2. Windows has these 2 apps that are simply amazing.
"Search Everything" - you can find files at lightning fast speeds it is unbelievable, I wish Mac had this.
"GrepWin" - You can find text in a file at astonishing speeds. Yes, you can use the command line Grep with Mac. ( Which I do, but this is far better in my opinion )

3. There are more apps for Windows, simply because Windows is more prevalent. I can find an app I like on Windows and then I can't find it for Mac.

4. Windows has greatly improved from when I used them in 2008 - 2010.  Back then they were "dog slow" and constantly broke or had the "blue screen of death". I remember I had an 18-month stretch having to buy 3 Windows machines because they broke for various reasons.

5. Windows have touch screens. I don't use it that much but it is nice to have the option.

6. Windows has become more "Mac like". The icons are slicker and I can set it up to look more like a Mac by docking the apps that I want to use.

7. Windows are cheaper. I always knew that but with Apple not being on it's "A Game" the past 2 years, it's nice to know you can easily pick up a new Windows machine for pretty cheap.

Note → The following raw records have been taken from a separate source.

--- src/rtl/atm_pkg.sv ---
`default_nettype none
// ============================================================================
// Module   : atm_pkg
// Purpose  : Shared types and constants for the ATM session controller.
// Revision : 1.0 - initial release
// ============================================================================
package atm_pkg;

  localparam int PIN_DIGITS = 4;
  localparam int DIGIT_W    = 4;
  localparam int PIN_W      = 16;
  localparam int ACC_ADDR_W = 5;

  typedef enum logic [2:0] {
    ST_IDLE       = 3'd0,
    ST_WAIT_SCAN  = 3'd1,
    ST_PIN_ENTRY  = 3'd2,
    ST_LOOKUP     = 3'd3,
    ST_COMPARE    = 3'd4,
    ST_AUTHORIZED = 3'd5,
    ST_EJECT      = 3'd6,
    ST_RETAIN     = 3'd7
  } state_e;

  // A keypad code is a usable PIN digit only if it is decimal.
  function automatic logic is_bcd(input logic [DIGIT_W-1:0] d);
    return (d <= 4'd9);
  endfunction

endpackage
`default_nettype wire

--- src/rtl/pin_entry_buf.sv ---
`default_nettype none
// ============================================================================
// Module   : pin_entry_buf
// Purpose  : Collects keypad digits into a PIN, MSD first, with digit count,
//            decimal filtering and clear.
// Revision : 1.0 - initial release
// ============================================================================
module pin_entry_buf
  import atm_pkg::*;
(
  input  logic               clk,
  input  logic               rst_n,
  input  logic               enable_i,
  input  logic               clear_i,
  input  logic [DIGIT_W-1:0] digit_i,
  input  logic               digit_valid_i,
  output logic               accept_o,
  output logic               last_o,
  output logic [PIN_W-1:0]   pin_value,
  output logic               pin_full
);

  localparam int            CW     = $clog2(PIN_DIGITS + 1);
  localparam logic [CW-1:0] C_FULL = CW'(PIN_DIGITS);
  localparam logic [CW-1:0] C_LAST = CW'(PIN_DIGITS - 1);

  logic [CW-1:0]    count_q, count_d;
  logic [PIN_W-1:0] value_q, value_d;

  // Clear beats a digit in the same cycle; a full buffer takes no more digits.
  assign accept_o  = enable_i & digit_valid_i & is_bcd(digit_i) & ~clear_i &
                     (count_q != C_FULL);
  assign last_o    = accept_o & (count_q == C_LAST);
  assign pin_value = value_q;
  assign pin_full  = (count_q == C_FULL);

  // Next value of the shift register and the digit counter.
  always_comb begin
    count_d = count_q;
    value_d = value_q;
    if (clear_i) begin
      count_d = '0;
      value_d = '0;
    end else if (accept_o) begin
      count_d = count_q + 1'b1;
      value_d = {value_q[PIN_W-DIGIT_W-1:0], digit_i};
    end
  end

  // Digit storage.
  always_ff @(posedge clk) begin
    if (!rst_n) begin
      count_q <= '0;
      value_q <= '0;
    end else begin
      count_q <= count_d;
      value_q <= value_d;
    end
  end

endmodule
`default_nettype wire

--- src/rtl/atm_session_ctrl.sv ---
`default_nettype none
// ============================================================================
// Module   : atm_session_ctrl
// Purpose  : Card/PIN session sequencer: scan, PIN entry, account lookup,
//            compare, grant, eject or retain.
// Revision : 1.0 - initial release
// ============================================================================
module atm_session_ctrl
  import atm_pkg::*;
#(
  parameter int MAX_TRIES      = 3,
  parameter int TIMEOUT_CYCLES = 1000
) (
  input  logic                  clk,
  input  logic                  rst_n,
  input  logic                  Insert_Card,
  input  logic                  card_scanned,
  input  logic [ACC_ADDR_W-1:0] acc_addr,
  input  logic [DIGIT_W-1:0]    pin_digit,
  input  logic                  pin_digit_valid,
  input  logic                  pin_clear,
  input  logic                  mem_ack,
  input  logic [PIN_W-1:0]      mem_pin,
  input  logic                  session_end,
  output logic                  mem_req,
  output logic [ACC_ADDR_W-1:0] mem_addr,
  output logic                  auth_ok,
  output logic                  pin_error,
  output logic [2:0]            tries_left,
  output logic                  card_eject,
  output logic                  card_retain,
  output logic [2:0]            state_dbg
);

  localparam int            TW          = (TIMEOUT_CYCLES > 1) ? $clog2(TIMEOUT_CYCLES) : 1;
  localparam logic [TW-1:0] C_TMAX      = TW'(TIMEOUT_CYCLES - 1);
  localparam logic [2:0]    C_MAX_TRIES = 3'(MAX_TRIES);

  state_e                state_q, state_d;
  logic [TW-1:0]         timer_q, timer_d;
  logic [2:0]            tries_q;
  logic [ACC_ADDR_W-1:0] mem_addr_q;
  logic [PIN_W-1:0]      stored_q;
  logic                  pin_error_q;

  logic [PIN_W-1:0]      pin_value;
  logic                  pin_full;
  logic                  w_accept, w_pin_last, w_buf_clear;
  logic                  w_abort, w_timeout, w_match, w_last_try, w_fail;

  assign w_abort    = ~Insert_Card & (state_q != ST_IDLE) &
                      (state_q != ST_EJECT) & (state_q != ST_RETAIN);
  assign w_timeout  = (timer_q == C_TMAX);
  assign w_match    = pin_full & (pin_value == stored_q);
  assign w_last_try = ((tries_q + 3'd1) >= C_MAX_TRIES);
  assign w_fail     = (state_q == ST_COMPARE) & ~w_abort & ~w_match;
  assign w_buf_clear = (state_q == ST_IDLE) | (state_q == ST_COMPARE) |
                       ((state_q == ST_PIN_ENTRY) & pin_clear);

  pin_entry_buf u_pin_buf (
    .clk           (clk),
    .rst_n         (rst_n),
    .enable_i      (state_q == ST_PIN_ENTRY),
    .clear_i       (w_buf_clear),
    .digit_i       (pin_digit),
    .digit_valid_i (pin_digit_valid),
    .accept_o      (w_accept),
    .last_o        (w_pin_last),
    .pin_value     (pin_value),
    .pin_full      (pin_full)
  );

  // State register.
  always_ff @(posedge clk) begin
    if (!rst_n) state_q <= ST_IDLE;
    else        state_q <= state_d;
  end

  // Next-state logic; card removal overrides every other event.
  always_comb begin
    state_d = state_q;
    case (state_q)
      ST_IDLE:       if (Insert_Card) state_d = ST_WAIT_SCAN;
      ST_WAIT_SCAN:  if (card_scanned) state_d = ST_PIN_ENTRY;
      ST_PIN_ENTRY: begin
        if (w_timeout)       state_d = ST_EJECT;
        else if (w_pin_last) state_d = ST_LOOKUP;
      end
      ST_LOOKUP:     if (mem_ack) state_d = ST_COMPARE;
      ST_COMPARE: begin
        if (w_match)         state_d = ST_AUTHORIZED;
        else if (w_last_try) state_d = ST_RETAIN;
        else                 state_d = ST_PIN_ENTRY;
      end
      ST_AUTHORIZED: if (session_end || w_timeout) state_d = ST_EJECT;
      ST_EJECT,
      ST_RETAIN:     if (!Insert_Card) state_d = ST_IDLE;
      default:       state_d = ST_IDLE;
    endcase
    if (w_abort) state_d = ST_IDLE;
  end

  // Inactivity timer: restarts on state entry and on keypad activity, saturates.
  always_comb begin
    timer_d = timer_q;
    if ((state_d != state_q) ||
        ((state_q == ST_PIN_ENTRY) && (w_accept || pin_clear))) begin
      timer_d = '0;
    end else if (!w_timeout) begin
      timer_d = timer_q + 1'b1;
    end
  end

  // Session datapath: address latch, stored PIN, attempt counter, error pulse.
  always_ff @(posedge clk) begin
    if (!rst_n) begin
      timer_q     <= '0;
      tries_q     <= '0;
      mem_addr_q  <= '0;
      stored_q    <= '0;
      pin_error_q <= 1'b0;
    end else begin
      timer_q     <= timer_d;
      pin_error_q <= w_fail;
      if ((state_q == ST_WAIT_SCAN) && (state_d == ST_PIN_ENTRY)) mem_addr_q <= acc_addr;
      if ((state_q == ST_LOOKUP) && (state_d == ST_COMPARE))      stored_q   <= mem_pin;
      if (state_q == ST_IDLE)  tries_q <= '0;
      else if (w_fail)         tries_q <= tries_q + 3'd1;
    end
  end

  // Outputs decoded from registered state only.
  always_comb begin
    mem_req     = (state_q == ST_LOOKUP);
    auth_ok     = (state_q == ST_AUTHORIZED);
    card_eject  = (state_q == ST_EJECT);
    card_retain = (state_q == ST_RETAIN);
    state_dbg   = state_q;
    mem_addr    = mem_addr_q;
    pin_error   = pin_error_q;
    tries_left  = C_MAX_TRIES - tries_q;
  end

endmodule
`default_nettype wire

8. Windows is getting better year over year. I don't see that with Mac right now. Also, Windows came out with Visual Studio Code which is simply amazing!  So amazing in fact that I stopped using Sublime Text editor which I swore I never would.

9. C#. I learned C# this past year and it has some pretty amazing automation frameworks better than Ruby ( my favorite language ). I think overall Windows has closed the gap between Mac.

Why I still love my Mac better

1. Mac "just works". Mac's solutions are usually easier to set up than Windows.  If you download an app on Windows it will be easier to use on Mac.

2. Mac has Unix shell! Windows command line is a joke, in fact, when I use Windows I install the Unix command line so I can use it instead.

3. Mac is more developer friendly. You can easily create and change PATHS. Also, I can very easily create Aliases in Mac. For Windows, you have to sell your soul to the devil to figure it out.

4. I like open source. I feel open source software is far easier to use with Mac. I love that Mac comes with Ruby pre-installed on it.

5. Macs are faster and generally don't simply crash on you. Windows is far more buggy and almost every day I have to use "Task Manager" to kill an app that is acting buggy.

6. I like how nice Macs are. They are sexy with their slick Aluminum bodies. Windows machines feel like they are made out of melted Legos. :-)

7. Macs are typically newer. What I mean is when you work at a company on the engineering team you are assigned a computer. If you work on a Mac team you typically get a brand new Mac. When you work with a Windows team you will usually get an old "brick" sized laptop that is super slow
and cries a lot. :-)

All in all, I can't do too much bashing, pun intended. I am super grateful I took the plunge and learned Windows. In a perfect world, I would have one of each. I think the moral of this story is always keep an open mind, try new things out and be willing to change your opinion when you are wrong.

Also whenever you do hard things you will see growth in your life. For me, it's a better appreciation for Windows.

Whatever machine you have, you can learn to code! Start where you are with what you have, there is no reason not to learn to code and every reason to learn, You can do this!